作者姓名:王云飞  张 昊  杨美欣  雒丽丽  徐 进  许景升  冯 洁  陈万权
作者单位:1. 甘肃农业大学植物保护学院, 兰州 730070; 2. 植物病虫害生物学国家重点实验室, 中国农业科学院植物保护研究所, 北京 100193; 3. 农业农村部国家植物保护甘谷观测实验站, 天水 741000
基金项目:国家重点研发计划(2017YFE0126700, 2018YFD0200500); 国家现代农业小麦产业技术体系(CARS-03)

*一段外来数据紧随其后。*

===== src/rtl/gpu_arb_pick2.sv =====
// gpu_arb_pick2: combinational two-way request picker.
//   req_0_i, req_1_i - pending requests
//   ptr_i            - favoured requester on a tie (round-robin build only)
//   win_o            - index of the chosen requester
//   vld_o            - at least one request is pending
// Build option GPU_HOST_ARB_ROUND_ROBIN_EN selects round-robin on ties;
// without it requester 0 always wins and ptr_i is ignored.
module gpu_arb_pick2
  import gpu_arb_pkg::*;
(
  input  logic req_0_i,
  input  logic req_1_i,
  input  logic ptr_i,
  output logic win_o,
  output logic vld_o
);

  assign vld_o = req_0_i | req_1_i;

`ifdef GPU_HOST_ARB_ROUND_ROBIN_EN
  always_comb begin
    win_o = REQ_HOST;
    if (req_0_i && req_1_i) win_o = ptr_i;
    else if (req_1_i)       win_o = REQ_GEO;
  end
`else
  logic unused_ptr;
  assign unused_ptr = ptr_i;
  assign win_o      = req_0_i ? REQ_HOST : REQ_GEO;
`endif

endmodule


===== src/rtl/gpu_host_port_arbiter.sv =====
// gpu_host_port_arbiter: shares RAM port B between the Z80 host bridge
// (requester 0) and the geometry/blitter engine (requester 1).
// Serialises byte reads/writes with a req/ack handshake, hides the RAM read
// latency and range-checks addresses against the implemented RAM size.
//   clk, rst                 - clock, asynchronous active-high reset
//   req_n/wr_n/addr_n/wdata_n - request channel of requester n
//   ack_0, ack_1             - one-cycle completion pulses
//   rdata, ack_err           - read data (held until next ack), range error
//   busy                     - arbiter not in IDLE
//   ram_addr/ram_wdata/ram_we/ram_rdata - RAM port B
// Build option GPU_HOST_ARB_ROUND_ROBIN_EN: round-robin on simultaneous
// requests; otherwise fixed priority to requester 0.
// Every output is a flop; inputs only reach next-state logic.
module gpu_host_port_arbiter
  import gpu_arb_pkg::*;
#(
  parameter int ADDR_SIZE = 14,
  parameter int RAM_LAT   = 2
) (
  input  logic        clk,
  input  logic        rst,
  input  logic        req_0,
  input  logic        wr_0,
  input  logic [19:0] addr_0,
  input  logic [7:0]  wdata_0,
  input  logic        req_1,
  input  logic        wr_1,
  input  logic [19:0] addr_1,
  input  logic [7:0]  wdata_1,
  output logic        ack_0,
  output logic        ack_1,
  output logic [7:0]  rdata,
  output logic        ack_err,
  output logic        busy,
  output logic [19:0] ram_addr,
  output logic [7:0]  ram_wdata,
  output logic        ram_we,
  input  logic [7:0]  ram_rdata
);

  localparam int CNT_W = 3;

  arb_state_e       state_q, state_d;
  logic             win_q, win_d;
  logic             wr_q, wr_d;
  logic             inrng_q, inrng_d;
  logic [CNT_W-1:0] cnt_q, cnt_d;
  logic [19:0]      ram_addr_q, ram_addr_d;
  logic [7:0]       ram_wdata_q, ram_wdata_d;
  logic             ram_we_q, ram_we_d;
  logic             ack0_q, ack0_d;
  logic             ack1_q, ack1_d;
  logic             err_q, err_d;
  logic [7:0]       rdata_q, rdata_d;
  logic             busy_q, busy_d;

  logic             pick_ptr, pick_win, pick_vld;
  logic             sel_wr, sel_inrng;
  logic [19:0]      sel_addr;
  logic [7:0]       sel_wdata;

`ifdef GPU_HOST_ARB_ROUND_ROBIN_EN
  // ptr names the requester favoured on the next tie
  logic ptr_q, ptr_d;
  assign pick_ptr = ptr_q;
`else
  assign pick_ptr = REQ_HOST;
`endif

  gpu_arb_pick2 u_pick (
    .req_0_i (req_0),
    .req_1_i (req_1),
    .ptr_i   (pick_ptr),
    .win_o   (pick_win),
    .vld_o   (pick_vld)
  );

  assign sel_wr    = pick_win ? wr_1    : wr_0;
  assign sel_addr  = pick_win ? addr_1  : addr_0;
  assign sel_wdata = pick_win ? wdata_1 : wdata_0;
  // In range when no bit at or above ADDR_SIZE is set
  assign sel_inrng = ((sel_addr >> ADDR_SIZE) == 20'd0);

  always_comb begin
    state_d     = state_q;
    win_d       = win_q;
    wr_d        = wr_q;
    inrng_d     = inrng_q;
    cnt_d       = cnt_q;
    ram_addr_d  = ram_addr_q;
    ram_wdata_d = ram_wdata_q;
    ram_we_d    = 1'b0;
    ack0_d      = 1'b0;
    ack1_d      = 1'b0;
    err_d       = 1'b0;
    rdata_d     = rdata_q;
`ifdef GPU_HOST_ARB_ROUND_ROBIN_EN
    ptr_d       = ptr_q;
`endif
    unique case (state_q)
      IDLE: begin
        if (pick_vld) begin
          win_d       = pick_win;
          wr_d        = sel_wr;
          inrng_d     = sel_inrng;
          ram_addr_d  = sel_addr;
          ram_wdata_d = sel_wdata;
          // out-of-range writes never reach the RAM
          ram_we_d    = sel_wr & sel_inrng;
          state_d     = ISSUE;
`ifdef GPU_HOST_ARB_ROUND_ROBIN_EN
          ptr_d       = ~pick_win;
`endif
        end
      end
      ISSUE: begin
        if (wr_q) begin
          ack0_d  = (win_q == REQ_HOST);
          ack1_d  = (win_q == REQ_GEO);
          err_d   = ~inrng_q;
          state_d = DONE;
        end else begin
          cnt_d   = CNT_W'(RAM_LAT - 1);
          state_d = WAIT;
        end
      end
      WAIT: begin
        if (cnt_q != '0) begin
          cnt_d = cnt_q - 1'b1;
        end else begin
          rdata_d = inrng_q ? ram_rdata : OOR_RDATA;
          ack0_d  = (win_q == REQ_HOST);
          ack1_d  = (win_q == REQ_GEO);
          err_d   = ~inrng_q;
          state_d = DONE;
        end
      end
      DONE:    state_d = IDLE;
      default: state_d = IDLE;
    endcase
    busy_d = (state_d != IDLE);
  end

  always_ff @(posedge clk or posedge rst) begin
    if (rst) begin
      state_q     <= IDLE;
      win_q       <= REQ_HOST;
      wr_q        <= 1'b0;
      inrng_q     <= 1'b0;
      cnt_q       <= '0;
      ram_addr_q  <= '0;
      ram_wdata_q <= '0;
      ram_we_q    <= 1'b0;
      ack0_q      <= 1'b0;
      ack1_q      <= 1'b0;
      err_q       <= 1'b0;
      rdata_q     <= '0;
      busy_q      <= 1'b0;
`ifdef GPU_HOST_ARB_ROUND_ROBIN_EN
      ptr_q       <= REQ_HOST;
`endif
    end else begin
      state_q     <= state_d;
      win_q       <= win_d;
      wr_q        <= wr_d;
      inrng_q     <= inrng_d;
      cnt_q       <= cnt_d;
      ram_addr_q  <= ram_addr_d;
      ram_wdata_q <= ram_wdata_d;
      ram_we_q    <= ram_we_d;
      ack0_q      <= ack0_d;
      ack1_q      <= ack1_d;
      err_q       <= err_d;
      rdata_q     <= rdata_d;
      busy_q      <= busy_d;
`ifdef GPU_HOST_ARB_ROUND_ROBIN_EN
      ptr_q       <= ptr_d;
`endif
    end
  end

  assign ram_addr  = ram_addr_q;
  assign ram_wdata = ram_wdata_q;
  assign ram_we    = ram_we_q;
  assign ack_0     = ack0_q;
  assign ack_1     = ack1_q;
  assign ack_err   = err_q;
  assign rdata     = rdata_q;
  assign busy      = busy_q;

endmodule


===== config.mk =====
export PLATFORM = sky130hd
export DESIGN_NAME = gpu_host_port_arbiter
export DESIGN_NICKNAME = d
export VERILOG_FILES = /design/src/rtl/gpu_arb_pkg.sv /design/src/rtl/gpu_arb_pick2.sv /design/src/rtl/gpu_host_port_arbiter.sv
export SDC_FILE = /design/constraint.sdc
export NUM_CORES = 1
export LEC_CHECK = 0
export CORE_MARGIN = 8
export CORE_UTILIZATION = 40
export DETAILED_ROUTE_END_ITERATION = 6
export GPL_TIMING_DRIVEN = 1
export PLACE_DENSITY_LB_ADDON = 0.25
export SLEW_MARGIN = 10
export SYNTH_ARGS = -nofsm -noshare
export SYNTH_HDL_FRONTEND = slang
export SYNTH_SLANG_ARGS = --single-unit

===== constraint.sdc =====
create_clock -name clk -period 1.8 [get_ports clk]
set_clock_uncertainty 0.05 [all_clocks]
set_input_delay 0.36 -clock clk [delete_from_list [all_inputs] [get_ports clk]]
set_output_delay 0.36 -clock clk [all_outputs]
set_load 0.01 [all_outputs]
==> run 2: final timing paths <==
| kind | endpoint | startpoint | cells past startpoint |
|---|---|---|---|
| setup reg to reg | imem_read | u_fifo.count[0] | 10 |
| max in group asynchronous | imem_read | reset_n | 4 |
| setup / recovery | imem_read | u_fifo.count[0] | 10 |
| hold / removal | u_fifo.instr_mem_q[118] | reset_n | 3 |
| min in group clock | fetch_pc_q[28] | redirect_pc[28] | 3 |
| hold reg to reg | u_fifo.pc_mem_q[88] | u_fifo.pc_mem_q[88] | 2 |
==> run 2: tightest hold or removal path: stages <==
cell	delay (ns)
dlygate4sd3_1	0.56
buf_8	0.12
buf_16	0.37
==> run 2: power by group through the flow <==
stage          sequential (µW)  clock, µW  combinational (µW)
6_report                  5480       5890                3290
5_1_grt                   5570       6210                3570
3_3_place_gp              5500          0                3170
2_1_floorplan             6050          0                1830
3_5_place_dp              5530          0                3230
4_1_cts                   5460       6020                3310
## src/rtl/l1a_sample_capture_if.sv

```systemverilog
// Trigger/control bundle between the L1A
// source, the capture framer and the sample buffer.
interface l1a_sample_capture_if #(
  parameter int NSAMP_W = 5,
  parameter int EVT_W   = 12
);
  logic               L1A;
  logic               L1A_MATCH;
  logic               L1A_CNT_RST;
  logic [NSAMP_W-1:0] NSAMP;
  logic               PIPE_RUN;
  logic               BUF_AFULL;
  logic               HDR_WE;
  logic [EVT_W-1:0]   EVT_NUM;
  logic               SAMP_WE;
  logic [NSAMP_W-1:0] SAMP_IDX;
  logic               FIRST;
  logic               LAST;
  logic               EVT_DONE;
  logic               BUSY;
  logic               DROP;
  logic [7:0]         DROP_CNT;

  modport master (
    output L1A,
    output L1A_MATCH,
    output L1A_CNT_RST,
    output NSAMP,
    output PIPE_RUN,
    output BUF_AFULL,
    input  HDR_WE,
    input  EVT_NUM,
    input  SAMP_WE,
    input  SAMP_IDX,
    input  FIRST,
    input  LAST,
    input  EVT_DONE,
    input  BUSY,
    input  DROP,
    input  DROP_CNT
  );

  modport slave (
    input  L1A,
    input  L1A_MATCH,
    input  L1A_CNT_RST,
    input  NSAMP,
    input  PIPE_RUN,
    input  BUF_AFULL,
    output HDR_WE,
    output EVT_NUM,
    output SAMP_WE,
    output SAMP_IDX,
    output FIRST,
    output LAST,
    output EVT_DONE,
    output BUSY,
    output DROP,
    output DROP_CNT
  );
endinterface

```

## src/rtl/l1a_sample_capture.sv

```systemverilog
// Frames NSAMP pipeline words per accepted L1A
// as header, samples and end-of-event strobes.
module l1a_sample_capture #(
  parameter int NSAMP_W  = 5,
  parameter int MAX_SAMP = 16,
  parameter int EVT_W    = 12
) (
  input logic CLK,
  input logic RST,
  l1a_sample_capture_if.slave bus
);

  typedef enum logic [1:0] {
    IDLE,
    HDR,
    SAMP,
    DONE
  } state_t;

  localparam logic [NSAMP_W-1:0] MAX_S =
    NSAMP_W'(MAX_SAMP);
  localparam logic [NSAMP_W-1:0] ONE_S =
    NSAMP_W'(1);

  state_t             state_q;
  state_t             state_d;
  logic [EVT_W-1:0]   cnt_q;
  logic [EVT_W-1:0]   cnt_d;
  logic [NSAMP_W-1:0] nlat_q;
  logic [NSAMP_W-1:0] nsamp_c;
  logic [NSAMP_W-1:0] idx_d;
  logic [NSAMP_W-1:0] last_idx;
  logic [7:0]         dcnt_d;
  logic               accept;
  logic               reject;
  logic               samp_d;
  logic               last_d;

  always_comb begin
    nsamp_c = bus.NSAMP;
    if (bus.NSAMP == '0)
      nsamp_c = ONE_S;
    else if (bus.NSAMP > MAX_S)
      nsamp_c = MAX_S;
  end

  // Pipeline data cannot stall, so gating
  // only applies at the accept decision.
  assign accept = bus.L1A
                & bus.L1A_MATCH
                & (state_q == IDLE)
                & bus.PIPE_RUN
                & ~bus.BUF_AFULL;

  assign reject = bus.L1A
                & bus.L1A_MATCH
                & ~accept;

  always_comb begin
    cnt_d = cnt_q;
    if (bus.L1A_CNT_RST)
      cnt_d = EVT_W'(bus.L1A);
    else if (bus.L1A)
      cnt_d = cnt_q + EVT_W'(1);
  end

  always_comb begin
    dcnt_d = bus.DROP_CNT;
    if (bus.L1A_CNT_RST)
      dcnt_d = {7'd0, reject};
    else if (reject && bus.DROP_CNT != 8'hFF)
      dcnt_d = bus.DROP_CNT + 8'd1;
  end

  assign last_idx = nlat_q - ONE_S;

  always_comb begin
    state_d = state_q;
    idx_d   = '0;
    unique case (state_q)
      IDLE: begin
        if (accept)
          state_d = HDR;
      end
      HDR: begin
        state_d = SAMP;
      end
      SAMP: begin
        if (bus.SAMP_IDX == last_idx)
          state_d = DONE;
        else
          idx_d = bus.SAMP_IDX + ONE_S;
      end
      DONE: begin
        state_d = IDLE;
      end
      default: begin
        state_d = IDLE;
      end
    endcase
  end

  assign samp_d = (state_d == SAMP);
  assign last_d = samp_d
                & (idx_d == last_idx);

  always_ff @(posedge CLK or posedge RST) begin
    if (RST) begin
      state_q      <= IDLE;
      cnt_q        <= '0;
      nlat_q       <= '0;
      bus.HDR_WE   <= 1'b0;
      bus.EVT_NUM  <= '0;
      bus.SAMP_WE  <= 1'b0;
      bus.SAMP_IDX <= '0;
      bus.FIRST    <= 1'b0;
      bus.LAST     <= 1'b0;
      bus.EVT_DONE <= 1'b0;
      bus.BUSY     <= 1'b0;
      bus.DROP     <= 1'b0;
      bus.DROP_CNT <= '0;
    end else begin
      state_q      <= state_d;
      cnt_q        <= cnt_d;
      bus.HDR_WE   <= (state_d == HDR);
      bus.SAMP_WE  <= samp_d;
      bus.SAMP_IDX <= samp_d ? idx_d : '0;
      bus.FIRST    <= samp_d & (idx_d == '0);
      bus.LAST     <= last_d;
      bus.EVT_DONE <= (state_d == DONE);
      bus.BUSY     <= (state_d != IDLE);
      bus.DROP     <= reject;
      bus.DROP_CNT <= dcnt_d;
      if (accept) begin
        bus.EVT_NUM <= cnt_d;
        nlat_q      <= nsamp_c;
      end
    end
  end

endmodule

```

## src/flat_wrapper.sv

```systemverilog
// flat-port wrapper written by rule: the top's interface ports become plain ports
module l1a_sample_capture_flat 
#(
  parameter int NSAMP_W  = 5,
  parameter int MAX_SAMP = 16,
  parameter int EVT_W    = 12
)
  (CLK, RST, bus_L1A, bus_L1A_MATCH, bus_L1A_CNT_RST, bus_NSAMP, bus_PIPE_RUN, bus_BUF_AFULL, bus_HDR_WE, bus_EVT_NUM, bus_SAMP_WE, bus_SAMP_IDX, bus_FIRST, bus_LAST, bus_EVT_DONE, bus_BUSY, bus_DROP, bus_DROP_CNT);
  l1a_sample_capture_if #(.NSAMP_W(NSAMP_W), .EVT_W(EVT_W)) bus_i ();
  input logic CLK;
  input logic RST;
  input wire logic [$bits(bus_i.L1A)-1:0] bus_L1A;
  input wire logic [$bits(bus_i.L1A_MATCH)-1:0] bus_L1A_MATCH;
  input wire logic [$bits(bus_i.L1A_CNT_RST)-1:0] bus_L1A_CNT_RST;
  input wire logic [$bits(bus_i.NSAMP)-1:0] bus_NSAMP;
  input wire logic [$bits(bus_i.PIPE_RUN)-1:0] bus_PIPE_RUN;
  input wire logic [$bits(bus_i.BUF_AFULL)-1:0] bus_BUF_AFULL;
  output wire logic [$bits(bus_i.HDR_WE)-1:0] bus_HDR_WE;
  output wire logic [$bits(bus_i.EVT_NUM)-1:0] bus_EVT_NUM;
  output wire logic [$bits(bus_i.SAMP_WE)-1:0] bus_SAMP_WE;
  output wire logic [$bits(bus_i.SAMP_IDX)-1:0] bus_SAMP_IDX;
  output wire logic [$bits(bus_i.FIRST)-1:0] bus_FIRST;
  output wire logic [$bits(bus_i.LAST)-1:0] bus_LAST;
  output wire logic [$bits(bus_i.EVT_DONE)-1:0] bus_EVT_DONE;
  output wire logic [$bits(bus_i.BUSY)-1:0] bus_BUSY;
  output wire logic [$bits(bus_i.DROP)-1:0] bus_DROP;
  output wire logic [$bits(bus_i.DROP_CNT)-1:0] bus_DROP_CNT;
  assign bus_i.L1A = bus_L1A;
  assign bus_i.L1A_MATCH = bus_L1A_MATCH;
  assign bus_i.L1A_CNT_RST = bus_L1A_CNT_RST;
  assign bus_i.NSAMP = bus_NSAMP;
  assign bus_i.PIPE_RUN = bus_PIPE_RUN;
  assign bus_i.BUF_AFULL = bus_BUF_AFULL;
  assign bus_HDR_WE = bus_i.HDR_WE;
  assign bus_EVT_NUM = bus_i.EVT_NUM;
  assign bus_SAMP_WE = bus_i.SAMP_WE;
  assign bus_SAMP_IDX = bus_i.SAMP_IDX;
  assign bus_FIRST = bus_i.FIRST;
  assign bus_LAST = bus_i.LAST;
  assign bus_EVT_DONE = bus_i.EVT_DONE;
  assign bus_BUSY = bus_i.BUSY;
  assign bus_DROP = bus_i.DROP;
  assign bus_DROP_CNT = bus_i.DROP_CNT;
  l1a_sample_capture #(.NSAMP_W(NSAMP_W), .MAX_SAMP(MAX_SAMP), .EVT_W(EVT_W)) u_core (.CLK(CLK), .RST(RST), .bus(bus_i));
endmodule
```
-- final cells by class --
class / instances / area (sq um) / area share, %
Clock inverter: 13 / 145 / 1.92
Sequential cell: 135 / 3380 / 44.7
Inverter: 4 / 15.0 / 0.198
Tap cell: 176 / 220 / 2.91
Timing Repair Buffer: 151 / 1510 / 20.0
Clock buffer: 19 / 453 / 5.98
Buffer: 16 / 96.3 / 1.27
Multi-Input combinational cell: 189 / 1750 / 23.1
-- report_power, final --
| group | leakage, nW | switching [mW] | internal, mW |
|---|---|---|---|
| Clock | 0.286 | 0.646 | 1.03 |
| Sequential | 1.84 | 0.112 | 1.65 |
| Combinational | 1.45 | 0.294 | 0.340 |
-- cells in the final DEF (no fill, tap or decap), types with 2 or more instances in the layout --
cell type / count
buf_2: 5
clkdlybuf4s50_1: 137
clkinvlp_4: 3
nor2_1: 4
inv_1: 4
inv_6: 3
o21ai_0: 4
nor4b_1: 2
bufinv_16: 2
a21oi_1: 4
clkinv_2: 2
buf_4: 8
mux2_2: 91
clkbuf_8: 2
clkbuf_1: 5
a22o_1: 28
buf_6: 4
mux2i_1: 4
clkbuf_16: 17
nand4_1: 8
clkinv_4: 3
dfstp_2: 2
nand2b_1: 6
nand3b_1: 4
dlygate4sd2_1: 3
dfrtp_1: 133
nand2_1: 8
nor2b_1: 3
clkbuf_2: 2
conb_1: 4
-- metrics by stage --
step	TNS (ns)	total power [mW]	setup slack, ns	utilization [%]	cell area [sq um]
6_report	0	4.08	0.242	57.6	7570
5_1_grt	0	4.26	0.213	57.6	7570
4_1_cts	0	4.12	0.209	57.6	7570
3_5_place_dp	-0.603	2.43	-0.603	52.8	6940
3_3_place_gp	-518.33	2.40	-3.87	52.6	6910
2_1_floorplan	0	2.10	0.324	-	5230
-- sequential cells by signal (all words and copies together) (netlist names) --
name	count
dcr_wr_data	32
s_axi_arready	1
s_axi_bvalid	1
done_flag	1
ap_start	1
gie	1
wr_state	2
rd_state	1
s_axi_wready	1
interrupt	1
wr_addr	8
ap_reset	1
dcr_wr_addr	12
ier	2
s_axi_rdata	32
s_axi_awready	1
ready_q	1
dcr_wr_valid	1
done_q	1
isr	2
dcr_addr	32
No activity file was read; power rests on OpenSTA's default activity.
### src/rtl/bram_epp_reader_if.sv
// EPP host port plus BRAM read port of the read-back engine.
// master = host/BRAM side, slave = bram_epp_reader.
interface bram_epp_reader_if #(
   parameter int ADDR_W = 12,
   parameter int DATA_W = 8
) ();
   logic              dataStb;
   logic [1:0]        addrEpp;
   logic              eppWrite;
   logic [DATA_W-1:0] busEppIn;
   logic [DATA_W-1:0] busEppOut;
   logic              eppWait;
   logic [ADDR_W-1:0] busBramAddr;
   logic              bramEn;
   logic [DATA_W-1:0] busBramIn;

   // Handshake: host drops dataStb and holds addrEpp/eppWrite/busEppIn steady;
   // eppWait high means busEppOut is valid (read) or the write was taken, and
   // it stays high until the host raises dataStb again.
   modport master (
      output dataStb, addrEpp, eppWrite, busEppIn, busBramIn,
      input  busEppOut, eppWait, busBramAddr, bramEn
   );

   modport slave (
      input  dataStb, addrEpp, eppWrite, busEppIn, busBramIn,
      output busEppOut, eppWait, busBramAddr, bramEn
   );
endinterface

### src/rtl/bram_epp_reader.sv
// EPP read-back engine: host sets a BRAM address, then streams bytes out via reg 2.
// Optional READBACK_CRC_EN: reg 3 returns a running CRC-8 of delivered bytes.
module bram_epp_reader #(
   parameter int ADDR_W = 12,
   parameter int DATA_W = 8
) (
   input  logic                 clk,
   input  logic                 rst,
   bram_epp_reader_if.slave     bus,
   output logic [1:0]           state_dbg
);

   localparam int HI_W = ADDR_W - 8;

   typedef enum logic [1:0] {IDLE, FETCH, LATCH, HOLD} state_t;

   state_t            state, state_nxt;
   logic              s1, s2, s3;
   logic              strobe_start;
   logic [1:0]        sel_q;
   logic              wr_q;
   logic [ADDR_W-1:0] addr;
   logic              do_latch, do_release;
   logic              bram_en, epp_wait;
   logic              inc_addr, clear_reg0;
   logic [DATA_W-1:0] status_byte;
   logic [DATA_W-1:0] rd_data;

   always_ff @(posedge clk or posedge rst) begin
      if (rst) begin
         s1 <= 1'b1;
         s2 <= 1'b1;
         s3 <= 1'b1;
      end else begin
         s1 <= bus.dataStb;
         s2 <= s1;
         s3 <= s2;
      end
   end

   assign strobe_start = ~s2 & s3;

   always_ff @(posedge clk or posedge rst) begin
      if (rst) state <= IDLE;
      else     state <= state_nxt;
   end

   always_comb begin
      state_nxt  = state;
      bram_en    = 1'b0;
      epp_wait   = 1'b0;
      do_latch   = 1'b0;
      do_release = 1'b0;
      case (state)
         IDLE:  if (strobe_start) state_nxt = FETCH;
         FETCH: begin
            bram_en   = 1'b1;
            state_nxt = LATCH;
         end
         LATCH: begin
            do_latch  = 1'b1;
            state_nxt = HOLD;
         end
         HOLD: begin
            epp_wait = 1'b1;
            // an early release is seen here too, so HOLD still lasts one cycle
            if (s2) begin
               do_release = 1'b1;
               state_nxt  = IDLE;
            end
         end
         default: state_nxt = IDLE;
      endcase
   end

   assign bus.bramEn      = bram_en;
   assign bus.eppWait     = epp_wait;
   assign bus.busBramAddr = addr;
   assign state_dbg       = state;

   always_ff @(posedge clk or posedge rst) begin
      if (rst) begin
         sel_q <= 2'd0;
         wr_q  <= 1'b0;
      end else if (state == IDLE && strobe_start) begin
         sel_q <= bus.addrEpp;
         wr_q  <= bus.eppWrite;
      end
   end

   assign inc_addr   = do_release & ~wr_q & (sel_q == 2'd2);
   assign clear_reg0 = do_latch & wr_q & (sel_q == 2'd0);

   always_ff @(posedge clk or posedge rst) begin
      if (rst) begin
         addr <= '0;
      end else if (do_latch && wr_q) begin
         if (sel_q == 2'd0) addr[7:0]        <= bus.busEppIn[7:0];
         if (sel_q == 2'd1) addr[ADDR_W-1:8] <= bus.busEppIn[HI_W-1:0];
      end else if (inc_addr) begin
         addr <= addr + 1'b1;
      end
   end

`ifdef READBACK_CRC_EN
   logic [7:0] crc;

   function automatic logic [7:0] crc8_next(input logic [7:0] c, input logic [7:0] d);
      logic [7:0] r;
      r = c ^ d;
      for (int i = 0; i < 8; i++)
         r = r[7] ? ((r << 1) ^ 8'h07) : (r << 1);
      return r;
   endfunction

   always_ff @(posedge clk or posedge rst) begin
      if (rst)
         crc <= 8'h00;
      else if (clear_reg0)
         crc <= 8'h00;
      else if (do_latch && !wr_q && sel_q == 2'd2)
         crc <= crc8_next(crc, bus.busBramIn[7:0]);
   end

   assign status_byte = DATA_W'(crc);
`else
   logic wrap;

   // sticky until the host rewrites the low address byte
   always_ff @(posedge clk or posedge rst) begin
      if (rst)
         wrap <= 1'b0;
      else if (clear_reg0)
         wrap <= 1'b0;
      else if (inc_addr && (&addr))
         wrap <= 1'b1;
   end

   assign status_byte = DATA_W'(wrap);
`endif

   always_comb begin
      rd_data = '0;
      case (sel_q)
         2'd0:    rd_data = DATA_W'(addr[7:0]);
         2'd1:    rd_data = DATA_W'(addr[ADDR_W-1:8]);
         2'd2:    rd_data = bus.busBramIn;
         default: rd_data = status_byte;
      endcase
   end

   always_ff @(posedge clk or posedge rst) begin
      if (rst)
         bus.busEppOut <= '0;
      else if (do_latch && !wr_q)
         bus.busEppOut <= rd_data;
   end

endmodule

摘    要:为建立快速、稳定的南方镰孢Fusarium meridionale特异性检测方法,对已报道的镰孢属reductase-like基因部分序列进行比对分析,寻找特异性SNP位点,设计出特异性检测引物F-Fm/R-Fm3。利用该引物对包括南方镰孢在内的30株镰孢的基因组DNA进行PCR扩增。结果显示仅在7株南方镰孢中均扩增出400 bp左右的特异性条带。PCR灵敏度试验结果表明该方法的检测灵敏度达到500 pg基因组DNA。

关 键 词:镰孢属  特异性检测  南方镰孢
收稿时间:2020/12/29 0:00:00
修稿时间:2021/1/7 0:00:00

Establishment and application of a specific PCR method for Fusarium meridionale detection
WANG Yunfei,ZHANG Hao,YNAG Meixin,LUO Lili,XU Jin,XU Jingsheng,FENG Jie,CHEN Wanquan.Establishment and application of a specific PCR method for Fusarium meridionale detection[J].Plant Protection,2022,48(2):162-166.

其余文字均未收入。